German President Frank-Walter Steinmeier on Friday ordered parliament dissolved and set new elections for Feb. 23 in the wake of the collapse of Chancellor Olaf Scholz's governing coalition.

Scholz lost a confidence vote on Dec. 16 and leads a minority government after his unpopular and notoriously rancorous three-party coalition collapsed on Nov. 6 when he fired his finance minister in a dispute over how to revitalize Germany’s stagnant economy.

Leaders of several major parties then agreed that a parliamentary election should be held on Feb. 23, seven months earlier than originally planned.

Since the post-World War II constitution doesn’t allow the Bundestag to dissolve itself, it was up to Steinmeier to decide whether to dissolve parliament and call an election. He had 21 days to make that decision. Once parliament is dissolved, the election must be held within 60 days.

In practice, the campaign is already well underway. Polls show Scholz’s party trailing the conservative opposition Union bloc led by Friedrich Merz. Vice Chancellor Robert Habeck of the environmentalist Greens, the remaining partner in Scholz’s government, is also bidding for the top job — though his party is further back. If recent polls hold up, the likely next government would be led by Merz as chancellor in coalition with at least one other party.

Key issues include immigration, how to get the sluggish economy going, and how best to aid Ukraine in its struggle against Russia.

The populist, anti-immigration Alternative for Germany, or AfD, which is polling strongly, has nominated Alice Weidel as its candidate for chancellor but has no chance of taking the job because other parties refuse to work with it.

Germany’s electoral system traditionally produces coalitions, and polls show no party anywhere near an absolute majority on its own.

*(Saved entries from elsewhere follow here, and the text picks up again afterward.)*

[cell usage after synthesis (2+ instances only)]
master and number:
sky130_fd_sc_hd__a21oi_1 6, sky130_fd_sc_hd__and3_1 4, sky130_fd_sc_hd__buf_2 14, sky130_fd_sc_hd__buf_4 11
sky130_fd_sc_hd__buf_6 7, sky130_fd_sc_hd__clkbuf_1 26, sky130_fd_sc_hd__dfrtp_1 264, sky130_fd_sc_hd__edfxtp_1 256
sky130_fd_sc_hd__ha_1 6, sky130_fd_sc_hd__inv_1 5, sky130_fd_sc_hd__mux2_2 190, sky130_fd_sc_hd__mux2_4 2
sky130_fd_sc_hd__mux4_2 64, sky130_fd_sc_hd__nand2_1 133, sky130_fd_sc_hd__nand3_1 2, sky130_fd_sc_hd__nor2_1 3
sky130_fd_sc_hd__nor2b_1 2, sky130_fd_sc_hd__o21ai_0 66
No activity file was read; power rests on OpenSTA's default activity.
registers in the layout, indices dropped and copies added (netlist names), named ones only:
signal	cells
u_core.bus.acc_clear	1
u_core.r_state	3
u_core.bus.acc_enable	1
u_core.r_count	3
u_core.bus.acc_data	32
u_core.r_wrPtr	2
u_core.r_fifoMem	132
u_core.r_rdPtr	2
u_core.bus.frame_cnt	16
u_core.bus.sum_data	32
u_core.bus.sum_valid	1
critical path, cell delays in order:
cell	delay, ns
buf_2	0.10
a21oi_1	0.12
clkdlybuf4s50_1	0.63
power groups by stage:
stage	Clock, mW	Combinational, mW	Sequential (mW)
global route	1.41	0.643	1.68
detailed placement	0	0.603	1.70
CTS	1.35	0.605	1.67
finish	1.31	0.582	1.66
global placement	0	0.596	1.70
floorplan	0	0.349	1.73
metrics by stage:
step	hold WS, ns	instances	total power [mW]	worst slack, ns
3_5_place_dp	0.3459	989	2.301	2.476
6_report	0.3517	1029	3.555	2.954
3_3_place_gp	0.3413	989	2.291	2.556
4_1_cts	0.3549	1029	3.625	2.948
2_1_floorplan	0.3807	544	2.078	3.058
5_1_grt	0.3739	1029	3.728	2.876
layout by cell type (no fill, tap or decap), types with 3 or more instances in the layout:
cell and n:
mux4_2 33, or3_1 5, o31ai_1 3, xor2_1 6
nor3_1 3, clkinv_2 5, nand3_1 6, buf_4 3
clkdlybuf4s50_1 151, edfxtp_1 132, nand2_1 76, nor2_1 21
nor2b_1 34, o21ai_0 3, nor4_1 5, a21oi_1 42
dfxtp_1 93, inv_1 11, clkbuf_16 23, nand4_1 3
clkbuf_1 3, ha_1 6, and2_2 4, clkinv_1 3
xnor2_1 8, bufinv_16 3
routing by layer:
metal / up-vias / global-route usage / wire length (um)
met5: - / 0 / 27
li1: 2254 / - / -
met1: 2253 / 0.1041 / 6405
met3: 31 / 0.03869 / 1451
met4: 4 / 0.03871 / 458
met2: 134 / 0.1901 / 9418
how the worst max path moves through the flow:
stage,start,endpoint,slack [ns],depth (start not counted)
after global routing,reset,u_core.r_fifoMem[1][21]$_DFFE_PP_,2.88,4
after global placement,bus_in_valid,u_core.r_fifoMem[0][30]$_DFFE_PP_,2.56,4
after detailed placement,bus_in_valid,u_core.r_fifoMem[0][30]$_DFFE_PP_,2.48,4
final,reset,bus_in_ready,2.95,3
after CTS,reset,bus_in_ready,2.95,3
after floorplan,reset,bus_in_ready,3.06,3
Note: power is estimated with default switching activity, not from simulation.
<file path="src/rtl/fb_access_sched_if.sv">
// Framebuffer access bus: scanout read, draw write, clear control and RAM port.
// The scheduler takes the slave modport; the surrounding logic and RAM take master.
interface fb_access_sched_if #(
   parameter int PIX_W  = 8,
   parameter int ADDR_W = 16
);
   logic              rd_req;
   logic [8:0]        rd_x;
   logic [8:0]        rd_y;
   logic              rd_valid;
   logic [PIX_W-1:0]  rd_data;
   logic              wr_valid;
   logic              wr_ready;
   logic [8:0]        wr_x;
   logic [8:0]        wr_y;
   logic [PIX_W-1:0]  wr_data;
   logic              clr_start;
   logic [PIX_W-1:0]  clr_color;
   logic              clr_busy;
   logic [ADDR_W-1:0] mem_addr;
   logic              mem_we;
   logic [PIX_W-1:0]  mem_wdata;
   logic [PIX_W-1:0]  mem_rdata;

   modport slave (
      input  rd_req, rd_x, rd_y, wr_valid, wr_x, wr_y, wr_data,
             clr_start, clr_color, mem_rdata,
      output rd_valid, rd_data, wr_ready, clr_busy, mem_addr, mem_we, mem_wdata
   );

   modport master (
      output rd_req, rd_x, rd_y, wr_valid, wr_x, wr_y, wr_data,
             clr_start, clr_color, mem_rdata,
      input  rd_valid, rd_data, wr_ready, clr_busy, mem_addr, mem_we, mem_wdata
   );
endinterface

</file>
<file path="src/rtl/fb_access_sched.sv">
// Framebuffer access scheduler: scanout read > clear engine > draw write on one RAM port.
// Optional FB_STATS_EN adds drop_cnt, a saturating count of dropped out-of-range writes.
//
// state    | meaning
// ST_IDLE  | no clear running; draw writes may be granted
// ST_CLEAR | filling the frame with the latched color, one pixel per free cycle
module fb_access_sched #(
   parameter int WIDTH  = 200,
   parameter int HEIGHT = 150,
   parameter int PIX_W  = 8,
   parameter int ADDR_W = 16
) (
   input  logic        clk,
   input  logic        rst,
`ifdef FB_STATS_EN
   output logic [15:0] drop_cnt,
`endif
   fb_access_sched_if.slave bus
);
   localparam logic [0:0] ST_IDLE  = 1'b0;
   localparam logic [0:0] ST_CLEAR = 1'b1;

   localparam logic [8:0]        X_LIM    = 9'(WIDTH);
   localparam logic [8:0]        Y_LIM    = 9'(HEIGHT);
   localparam logic [ADDR_W-1:0] WIDTH_A  = ADDR_W'(WIDTH);
   localparam logic [ADDR_W-1:0] LAST_PIX = ADDR_W'(WIDTH * HEIGHT - 1);

   logic [0:0]        state;
   logic [ADDR_W-1:0] clr_cnt;
   logic [PIX_W-1:0]  clr_col;
   logic [ADDR_W-1:0] mem_addr;
   logic              mem_we;
   logic [PIX_W-1:0]  mem_wdata;
   logic              rd_p1, rd_p1_inr, rd_p2, rd_p2_inr;
   logic              rd_valid;
   logic [PIX_W-1:0]  rd_data;

   logic [ADDR_W-1:0] rd_eff, wr_eff;
   logic              rd_inr, wr_inr, clr_busy, wr_ready;

   assign rd_eff = ADDR_W'(bus.rd_y) * WIDTH_A + ADDR_W'(bus.rd_x);
   assign wr_eff = ADDR_W'(bus.wr_y) * WIDTH_A + ADDR_W'(bus.wr_x);
   assign rd_inr = (bus.rd_x < X_LIM) && (bus.rd_y < Y_LIM);
   assign wr_inr = (bus.wr_x < X_LIM) && (bus.wr_y < Y_LIM);

   assign clr_busy = (state == ST_CLEAR);
   assign wr_ready = !bus.rd_req && !clr_busy;

   assign bus.clr_busy  = clr_busy;
   assign bus.wr_ready  = wr_ready;
   assign bus.mem_addr  = mem_addr;
   assign bus.mem_we    = mem_we;
   assign bus.mem_wdata = mem_wdata;
   assign bus.rd_valid  = rd_valid;
   assign bus.rd_data   = rd_data;

   // RAM port arbitration and clear FSM share one block since both steer mem_*.
   always_ff @(posedge clk or posedge rst) begin
      if (rst) begin
         state     <= ST_IDLE;
         clr_cnt   <= '0;
         clr_col   <= '0;
         mem_addr  <= '0;
         mem_we    <= 1'b0;
         mem_wdata <= '0;
      end else begin
         if (bus.rd_req) begin
            mem_addr <= rd_eff;
            mem_we   <= 1'b0;
         end else if (state == ST_CLEAR) begin
            mem_addr  <= clr_cnt;
            mem_wdata <= clr_col;
            mem_we    <= 1'b1;
            clr_cnt   <= clr_cnt + 1'b1;
            if (clr_cnt == LAST_PIX)
               state <= ST_IDLE;
         end else if (bus.wr_valid && wr_inr) begin
            mem_addr  <= wr_eff;
            mem_wdata <= bus.wr_data;
            mem_we    <= 1'b1;
         end else begin
            mem_we <= 1'b0;
         end

         if (state == ST_IDLE && bus.clr_start) begin
            state   <= ST_CLEAR;
            clr_col <= bus.clr_color;
            clr_cnt <= '0;
         end
      end
   end

   // Out-of-range reads still flow down the pipe so scanout keeps a fixed latency.
   always_ff @(posedge clk or posedge rst) begin
      if (rst) begin
         rd_p1     <= 1'b0;
         rd_p1_inr <= 1'b0;
         rd_p2     <= 1'b0;
         rd_p2_inr <= 1'b0;
         rd_valid  <= 1'b0;
         rd_data   <= '0;
      end else begin
         rd_p1     <= bus.rd_req;
         rd_p1_inr <= rd_inr;
         rd_p2     <= rd_p1;
         rd_p2_inr <= rd_p1_inr;
         rd_valid  <= rd_p2;
         if (rd_p2)
            rd_data <= rd_p2_inr ? bus.mem_rdata : '0;
      end
   end

`ifdef FB_STATS_EN
   always_ff @(posedge clk or posedge rst) begin
      if (rst)
         drop_cnt <= '0;
      else if (bus.wr_valid && wr_ready && !wr_inr && drop_cnt != 16'hFFFF)
         drop_cnt <= drop_cnt + 1'b1;
   end
`endif

endmodule

</file>
<file path="src/flat_wrapper.sv">
// flat-port wrapper written by rule: the top's interface ports become plain ports
module fb_access_sched_flat 
#(
   parameter int WIDTH  = 200,
   parameter int HEIGHT = 150,
   parameter int PIX_W  = 8,
   parameter int ADDR_W = 16
)
  (clk, rst, bus_rd_req, bus_rd_x, bus_rd_y, bus_wr_valid, bus_wr_x, bus_wr_y, bus_wr_data, bus_clr_start, bus_clr_color, bus_mem_rdata, bus_rd_valid, bus_rd_data, bus_wr_ready, bus_clr_busy, bus_mem_addr, bus_mem_we, bus_mem_wdata);
  fb_access_sched_if #(.PIX_W(PIX_W), .ADDR_W(ADDR_W)) bus_i ();
  input  logic clk;
  input  logic rst;
  input wire logic [$bits(bus_i.rd_req)-1:0] bus_rd_req;
  input wire logic [$bits(bus_i.rd_x)-1:0] bus_rd_x;
  input wire logic [$bits(bus_i.rd_y)-1:0] bus_rd_y;
  input wire logic [$bits(bus_i.wr_valid)-1:0] bus_wr_valid;
  input wire logic [$bits(bus_i.wr_x)-1:0] bus_wr_x;
  input wire logic [$bits(bus_i.wr_y)-1:0] bus_wr_y;
  input wire logic [$bits(bus_i.wr_data)-1:0] bus_wr_data;
  input wire logic [$bits(bus_i.clr_start)-1:0] bus_clr_start;
  input wire logic [$bits(bus_i.clr_color)-1:0] bus_clr_color;
  input wire logic [$bits(bus_i.mem_rdata)-1:0] bus_mem_rdata;
  output wire logic [$bits(bus_i.rd_valid)-1:0] bus_rd_valid;
  output wire logic [$bits(bus_i.rd_data)-1:0] bus_rd_data;
  output wire logic [$bits(bus_i.wr_ready)-1:0] bus_wr_ready;
  output wire logic [$bits(bus_i.clr_busy)-1:0] bus_clr_busy;
  output wire logic [$bits(bus_i.mem_addr)-1:0] bus_mem_addr;
  output wire logic [$bits(bus_i.mem_we)-1:0] bus_mem_we;
  output wire logic [$bits(bus_i.mem_wdata)-1:0] bus_mem_wdata;
  assign bus_i.rd_req = bus_rd_req;
  assign bus_i.rd_x = bus_rd_x;
  assign bus_i.rd_y = bus_rd_y;
  assign bus_i.wr_valid = bus_wr_valid;
  assign bus_i.wr_x = bus_wr_x;
  assign bus_i.wr_y = bus_wr_y;
  assign bus_i.wr_data = bus_wr_data;
  assign bus_i.clr_start = bus_clr_start;
  assign bus_i.clr_color = bus_clr_color;
  assign bus_i.mem_rdata = bus_mem_rdata;
  assign bus_rd_valid = bus_i.rd_valid;
  assign bus_rd_data = bus_i.rd_data;
  assign bus_wr_ready = bus_i.wr_ready;
  assign bus_clr_busy = bus_i.clr_busy;
  assign bus_mem_addr = bus_i.mem_addr;
  assign bus_mem_we = bus_i.mem_we;
  assign bus_mem_wdata = bus_i.mem_wdata;
  fb_access_sched #(.WIDTH(WIDTH), .HEIGHT(HEIGHT), .PIX_W(PIX_W), .ADDR_W(ADDR_W)) u_core (.clk(clk), .rst(rst), .bus(bus_i));
endmodule
</file>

The election is expected to be followed by weeks of negotiations to form a new government.

It’s only the fourth time that the Bundestag has been dissolved ahead of schedule under Germany’s post-World War II constitution. It happened under Chancellor Willy Brandt in 1972, Helmut Kohl in 1982 and Gerhard Schroeder in 2005. Schroeder used the confidence vote to engineer an early election narrowly won by center-right challenger Angela Merkel.